Bringing it all together
Integrating myriad systems to present a single view of the customer continues to be a frustrating task for enterprises seeking a course to CRM success
Follow @infoworldTHE MINNESOTA DEPARTMENT of Vehicle Services (DVS) had a big customer-satisfaction problem on its hands. For years, the lack of front-to-back systems integration resulted in drivers waiting two weeks to renew a license and as long as a month to get a car title, frustrating even the most patient Midwesterner.
In came Judith Franklin, tapped 18 months ago to modernize the aging system. "I said, 'Let's take this to the Web,' " explains Franklin, manager of enterprise support at DVS, in St. Paul, Minn. "Then I learned what I was dealing with."
What she faced was a customer-service environment that was pure paper, lacking electronic attachments to data and applications on the back end.
Driving records for the entire state were -- and still are -- hosted on a closed IBM mainframe database, which could not accommodate online transactions and was accessible only to staffers in DVS headquarters. Drivers' paperwork was routed to St. Paul via fax or mail and entered manually into the mainframe.
This lack of integration is extreme, but may sound familiar to frustrated enterprises. CRM integration can be messy IT business: Heaps of ever-changing customer data inhabit myriad places, from the multiplicity of CRM applications themselves to ERP implementations, back-office databases, and legacy systems. For CRM to do its job well, information from all of these systems should work in tandem rather than at odds with each other.
At Minnesota DVS, the CRM integration problem couldn't be ignored, but tossing 35 years of legacy development out the window wasn't an immediate option. Franklin decided to leverage Web-to-host vendor WRQ's Verastream product to integrate the mainframe database with the DVS' statewide network of systems. In-house developers built a set of business models and Web-based applications to draw information directly from the database.
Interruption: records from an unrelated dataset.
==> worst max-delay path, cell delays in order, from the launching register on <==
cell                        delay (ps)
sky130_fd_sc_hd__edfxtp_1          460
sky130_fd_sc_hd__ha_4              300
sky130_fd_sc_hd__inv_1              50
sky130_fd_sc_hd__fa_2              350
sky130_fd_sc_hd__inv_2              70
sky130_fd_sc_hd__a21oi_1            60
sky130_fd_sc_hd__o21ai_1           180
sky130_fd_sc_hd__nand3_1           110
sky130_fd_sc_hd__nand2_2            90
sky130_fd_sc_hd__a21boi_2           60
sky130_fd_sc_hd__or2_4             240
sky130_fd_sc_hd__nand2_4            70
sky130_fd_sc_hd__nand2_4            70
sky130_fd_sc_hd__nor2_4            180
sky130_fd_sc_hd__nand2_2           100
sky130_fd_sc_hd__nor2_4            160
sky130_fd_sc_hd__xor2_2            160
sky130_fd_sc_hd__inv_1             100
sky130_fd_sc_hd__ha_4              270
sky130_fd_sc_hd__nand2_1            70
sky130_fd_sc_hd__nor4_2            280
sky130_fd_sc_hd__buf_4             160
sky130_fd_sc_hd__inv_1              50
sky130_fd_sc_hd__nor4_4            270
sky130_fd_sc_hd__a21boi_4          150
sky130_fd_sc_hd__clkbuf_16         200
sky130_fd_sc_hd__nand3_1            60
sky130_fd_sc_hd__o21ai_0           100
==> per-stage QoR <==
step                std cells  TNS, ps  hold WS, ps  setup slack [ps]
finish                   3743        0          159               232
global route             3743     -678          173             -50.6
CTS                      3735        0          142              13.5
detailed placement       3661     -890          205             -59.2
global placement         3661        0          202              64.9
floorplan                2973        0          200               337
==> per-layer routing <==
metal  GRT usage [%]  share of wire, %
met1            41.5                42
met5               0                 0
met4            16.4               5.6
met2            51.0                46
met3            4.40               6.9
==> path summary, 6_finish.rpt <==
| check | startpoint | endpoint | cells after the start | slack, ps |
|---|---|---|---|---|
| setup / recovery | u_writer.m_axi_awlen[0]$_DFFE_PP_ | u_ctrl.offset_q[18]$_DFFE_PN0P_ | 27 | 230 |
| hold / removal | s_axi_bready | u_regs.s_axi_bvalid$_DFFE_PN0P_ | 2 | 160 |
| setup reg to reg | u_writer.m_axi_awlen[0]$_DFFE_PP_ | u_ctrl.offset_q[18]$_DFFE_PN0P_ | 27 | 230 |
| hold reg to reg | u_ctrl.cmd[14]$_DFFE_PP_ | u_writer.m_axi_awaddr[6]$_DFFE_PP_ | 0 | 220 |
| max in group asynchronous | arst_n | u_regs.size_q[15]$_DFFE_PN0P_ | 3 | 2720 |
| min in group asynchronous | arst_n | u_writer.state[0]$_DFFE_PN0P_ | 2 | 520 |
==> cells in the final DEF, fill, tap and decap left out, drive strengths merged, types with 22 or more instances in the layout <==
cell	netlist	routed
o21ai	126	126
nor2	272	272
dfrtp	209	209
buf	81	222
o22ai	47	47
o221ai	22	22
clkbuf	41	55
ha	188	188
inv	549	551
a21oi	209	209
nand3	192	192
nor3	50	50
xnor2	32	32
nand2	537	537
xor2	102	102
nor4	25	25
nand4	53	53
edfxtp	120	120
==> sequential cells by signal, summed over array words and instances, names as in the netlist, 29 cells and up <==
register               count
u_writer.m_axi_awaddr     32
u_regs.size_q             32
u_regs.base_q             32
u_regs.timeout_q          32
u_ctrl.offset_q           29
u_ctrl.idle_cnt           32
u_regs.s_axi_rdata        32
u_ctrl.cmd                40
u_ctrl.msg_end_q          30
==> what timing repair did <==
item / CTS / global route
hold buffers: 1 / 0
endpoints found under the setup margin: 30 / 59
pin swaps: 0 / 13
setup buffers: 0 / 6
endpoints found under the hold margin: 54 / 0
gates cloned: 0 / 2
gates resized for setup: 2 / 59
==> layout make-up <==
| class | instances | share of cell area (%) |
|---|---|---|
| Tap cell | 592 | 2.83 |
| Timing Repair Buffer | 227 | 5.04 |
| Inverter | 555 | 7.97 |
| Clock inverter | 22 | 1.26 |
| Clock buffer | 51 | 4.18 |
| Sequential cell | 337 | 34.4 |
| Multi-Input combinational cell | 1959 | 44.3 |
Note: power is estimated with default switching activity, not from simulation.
Now DVS transactions are electronic and customer data is exchanged in real time.
Self-service applications are also on the horizon, and Franklin eventually plans to transition DVS to a services model, in which numerous more-accessible databases will serve a single front end. "But that's not something we could do in six months," she chuckles.
Integration looms large
According to several recent analyst reports, users who invested big bucks in the past few years on lengthy CRM deployments are frustrated with poor results, in large part because the systems exist in silos. Your CRM system clearly is not working if, for example, customers sign up for a new credit card, then receive an offer for the very same credit card a month later because the marketing system isn't hooked into billing.
"Basically, the [CRM] application has generally been in place first and the integration comes after the fact," says Michele Rosen, program manager at IDC in Framingham, Mass. "So you put in Siebel, set it up, then you find you have customer information in Siebel and SAP that is different. It's so hard to sync up."
Getting a grip on all this data will be essential for exploiting existing systems for quick ROI and aspiring to what industry experts consider CRM's Holy Grail: the single view of the customer throughout the entire business.